-- GIVEN RECORDS follows --
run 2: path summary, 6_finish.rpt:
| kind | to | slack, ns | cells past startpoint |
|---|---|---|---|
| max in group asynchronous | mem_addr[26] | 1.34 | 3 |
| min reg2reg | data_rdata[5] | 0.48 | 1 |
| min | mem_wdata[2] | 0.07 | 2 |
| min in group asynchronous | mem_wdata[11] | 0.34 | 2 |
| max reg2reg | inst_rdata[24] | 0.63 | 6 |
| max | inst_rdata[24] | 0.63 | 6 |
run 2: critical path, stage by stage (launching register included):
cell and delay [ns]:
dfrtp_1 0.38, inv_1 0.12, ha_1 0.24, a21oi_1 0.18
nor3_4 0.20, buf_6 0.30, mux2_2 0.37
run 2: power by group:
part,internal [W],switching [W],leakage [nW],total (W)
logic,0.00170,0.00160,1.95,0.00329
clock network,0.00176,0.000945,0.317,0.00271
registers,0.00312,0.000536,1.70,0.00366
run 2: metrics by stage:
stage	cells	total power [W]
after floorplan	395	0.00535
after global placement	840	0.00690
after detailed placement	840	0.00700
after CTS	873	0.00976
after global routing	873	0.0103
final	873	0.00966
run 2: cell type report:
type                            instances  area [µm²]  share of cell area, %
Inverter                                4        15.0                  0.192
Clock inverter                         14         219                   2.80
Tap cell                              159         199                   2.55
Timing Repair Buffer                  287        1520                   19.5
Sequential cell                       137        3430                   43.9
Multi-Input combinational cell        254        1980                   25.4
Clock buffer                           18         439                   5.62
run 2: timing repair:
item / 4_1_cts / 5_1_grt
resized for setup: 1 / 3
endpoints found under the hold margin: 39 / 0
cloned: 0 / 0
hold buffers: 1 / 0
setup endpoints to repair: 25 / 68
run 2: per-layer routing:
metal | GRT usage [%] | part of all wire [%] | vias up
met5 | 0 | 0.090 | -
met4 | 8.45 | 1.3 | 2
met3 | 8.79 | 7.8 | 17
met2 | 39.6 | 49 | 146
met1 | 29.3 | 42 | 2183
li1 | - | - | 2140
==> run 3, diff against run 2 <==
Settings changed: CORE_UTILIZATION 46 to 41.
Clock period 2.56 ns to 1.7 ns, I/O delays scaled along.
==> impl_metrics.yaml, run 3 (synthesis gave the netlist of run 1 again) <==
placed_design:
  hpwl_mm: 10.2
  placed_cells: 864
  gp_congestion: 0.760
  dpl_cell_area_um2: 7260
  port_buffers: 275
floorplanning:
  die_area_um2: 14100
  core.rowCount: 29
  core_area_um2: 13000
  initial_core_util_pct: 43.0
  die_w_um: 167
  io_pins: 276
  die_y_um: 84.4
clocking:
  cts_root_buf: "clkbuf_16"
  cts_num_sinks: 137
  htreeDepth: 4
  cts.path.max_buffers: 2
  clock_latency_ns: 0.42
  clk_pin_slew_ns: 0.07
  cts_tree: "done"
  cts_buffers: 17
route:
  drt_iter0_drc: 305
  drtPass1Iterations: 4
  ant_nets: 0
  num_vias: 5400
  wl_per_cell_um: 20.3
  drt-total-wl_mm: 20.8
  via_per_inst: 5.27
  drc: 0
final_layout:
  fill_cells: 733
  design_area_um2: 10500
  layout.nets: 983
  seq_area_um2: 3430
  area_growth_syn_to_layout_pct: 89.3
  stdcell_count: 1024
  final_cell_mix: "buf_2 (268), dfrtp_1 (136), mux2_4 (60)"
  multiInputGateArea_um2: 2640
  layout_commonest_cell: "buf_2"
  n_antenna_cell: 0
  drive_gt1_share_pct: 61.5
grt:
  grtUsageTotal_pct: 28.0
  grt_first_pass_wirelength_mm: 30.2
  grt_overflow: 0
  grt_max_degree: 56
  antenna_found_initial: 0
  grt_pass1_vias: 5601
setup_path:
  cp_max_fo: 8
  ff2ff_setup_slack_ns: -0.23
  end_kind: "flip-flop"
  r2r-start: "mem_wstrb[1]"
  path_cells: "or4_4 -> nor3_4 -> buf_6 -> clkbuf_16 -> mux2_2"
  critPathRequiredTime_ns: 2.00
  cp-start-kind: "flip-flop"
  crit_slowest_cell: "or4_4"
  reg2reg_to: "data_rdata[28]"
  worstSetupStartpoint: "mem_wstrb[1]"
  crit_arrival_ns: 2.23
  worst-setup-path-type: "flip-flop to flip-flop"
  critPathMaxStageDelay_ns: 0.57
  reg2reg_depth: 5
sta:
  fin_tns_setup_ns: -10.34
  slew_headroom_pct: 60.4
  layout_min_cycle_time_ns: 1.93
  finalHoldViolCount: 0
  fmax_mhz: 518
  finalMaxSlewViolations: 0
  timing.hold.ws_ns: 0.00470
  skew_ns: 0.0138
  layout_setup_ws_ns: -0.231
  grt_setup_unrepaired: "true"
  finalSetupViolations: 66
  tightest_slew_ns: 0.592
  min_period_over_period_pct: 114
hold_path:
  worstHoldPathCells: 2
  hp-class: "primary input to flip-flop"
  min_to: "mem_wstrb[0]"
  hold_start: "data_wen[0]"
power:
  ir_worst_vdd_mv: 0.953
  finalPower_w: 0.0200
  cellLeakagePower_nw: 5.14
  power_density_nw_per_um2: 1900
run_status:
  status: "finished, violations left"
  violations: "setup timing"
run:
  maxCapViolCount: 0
-- GIVEN RECORDS concluded --
(TASK REQUIREMENTS)
All of the entries must be quoted exactly; please include each one.

(WORKED SOLUTION)
run 2: path summary, 6_finish.rpt:
| kind | to | slack, ns | cells past startpoint |
|---|---|---|---|
| max in group asynchronous | mem_addr[26] | 1.34 | 3 |
| min reg2reg | data_rdata[5] | 0.48 | 1 |
| min | mem_wdata[2] | 0.07 | 2 |
| min in group asynchronous | mem_wdata[11] | 0.34 | 2 |
| max reg2reg | inst_rdata[24] | 0.63 | 6 |
| max | inst_rdata[24] | 0.63 | 6 |
run 2: critical path, stage by stage (launching register included):
cell and delay [ns]:
dfrtp_1 0.38, inv_1 0.12, ha_1 0.24, a21oi_1 0.18
nor3_4 0.20, buf_6 0.30, mux2_2 0.37
run 2: power by group:
part,internal [W],switching [W],leakage [nW],total (W)
logic,0.00170,0.00160,1.95,0.00329
clock network,0.00176,0.000945,0.317,0.00271
registers,0.00312,0.000536,1.70,0.00366
run 2: metrics by stage:
stage	cells	total power [W]
after floorplan	395	0.00535
after global placement	840	0.00690
after detailed placement	840	0.00700
after CTS	873	0.00976
after global routing	873	0.0103
final	873	0.00966
run 2: cell type report:
type                            instances  area [µm²]  share of cell area, %
Inverter                                4        15.0                  0.192
Clock inverter                         14         219                   2.80
Tap cell                              159         199                   2.55
Timing Repair Buffer                  287        1520                   19.5
Sequential cell                       137        3430                   43.9
Multi-Input combinational cell        254        1980                   25.4
Clock buffer                           18         439                   5.62
run 2: timing repair:
item / 4_1_cts / 5_1_grt
resized for setup: 1 / 3
endpoints found under the hold margin: 39 / 0
cloned: 0 / 0
hold buffers: 1 / 0
setup endpoints to repair: 25 / 68
run 2: per-layer routing:
metal | GRT usage [%] | part of all wire [%] | vias up
met5 | 0 | 0.090 | -
met4 | 8.45 | 1.3 | 2
met3 | 8.79 | 7.8 | 17
met2 | 39.6 | 49 | 146
met1 | 29.3 | 42 | 2183
li1 | - | - | 2140
==> run 3, diff against run 2 <==
Settings changed: CORE_UTILIZATION 46 to 41.
Clock period 2.56 ns to 1.7 ns, I/O delays scaled along.
==> impl_metrics.yaml, run 3 (synthesis gave the netlist of run 1 again) <==
placed_design:
  hpwl_mm: 10.2
  placed_cells: 864
  gp_congestion: 0.760
  dpl_cell_area_um2: 7260
  port_buffers: 275
floorplanning:
  die_area_um2: 14100
  core.rowCount: 29
  core_area_um2: 13000
  initial_core_util_pct: 43.0
  die_w_um: 167
  io_pins: 276
  die_y_um: 84.4
clocking:
  cts_root_buf: "clkbuf_16"
  cts_num_sinks: 137
  htreeDepth: 4
  cts.path.max_buffers: 2
  clock_latency_ns: 0.42
  clk_pin_slew_ns: 0.07
  cts_tree: "done"
  cts_buffers: 17
route:
  drt_iter0_drc: 305
  drtPass1Iterations: 4
  ant_nets: 0
  num_vias: 5400
  wl_per_cell_um: 20.3
  drt-total-wl_mm: 20.8
  via_per_inst: 5.27
  drc: 0
final_layout:
  fill_cells: 733
  design_area_um2: 10500
  layout.nets: 983
  seq_area_um2: 3430
  area_growth_syn_to_layout_pct: 89.3
  stdcell_count: 1024
  final_cell_mix: "buf_2 (268), dfrtp_1 (136), mux2_4 (60)"
  multiInputGateArea_um2: 2640
  layout_commonest_cell: "buf_2"
  n_antenna_cell: 0
  drive_gt1_share_pct: 61.5
grt:
  grtUsageTotal_pct: 28.0
  grt_first_pass_wirelength_mm: 30.2
  grt_overflow: 0
  grt_max_degree: 56
  antenna_found_initial: 0
  grt_pass1_vias: 5601
setup_path:
  cp_max_fo: 8
  ff2ff_setup_slack_ns: -0.23
  end_kind: "flip-flop"
  r2r-start: "mem_wstrb[1]"
  path_cells: "or4_4 -> nor3_4 -> buf_6 -> clkbuf_16 -> mux2_2"
  critPathRequiredTime_ns: 2.00
  cp-start-kind: "flip-flop"
  crit_slowest_cell: "or4_4"
  reg2reg_to: "data_rdata[28]"
  worstSetupStartpoint: "mem_wstrb[1]"
  crit_arrival_ns: 2.23
  worst-setup-path-type: "flip-flop to flip-flop"
  critPathMaxStageDelay_ns: 0.57
  reg2reg_depth: 5
sta:
  fin_tns_setup_ns: -10.34
  slew_headroom_pct: 60.4
  layout_min_cycle_time_ns: 1.93
  finalHoldViolCount: 0
  fmax_mhz: 518
  finalMaxSlewViolations: 0
  timing.hold.ws_ns: 0.00470
  skew_ns: 0.0138
  layout_setup_ws_ns: -0.231
  grt_setup_unrepaired: "true"
  finalSetupViolations: 66
  tightest_slew_ns: 0.592
  min_period_over_period_pct: 114
hold_path:
  worstHoldPathCells: 2
  hp-class: "primary input to flip-flop"
  min_to: "mem_wstrb[0]"
  hold_start: "data_wen[0]"
power:
  ir_worst_vdd_mv: 0.953
  finalPower_w: 0.0200
  cellLeakagePower_nw: 5.14
  power_density_nw_per_um2: 1900
run_status:
  status: "finished, violations left"
  violations: "setup timing"
run:
  maxCapViolCount: 0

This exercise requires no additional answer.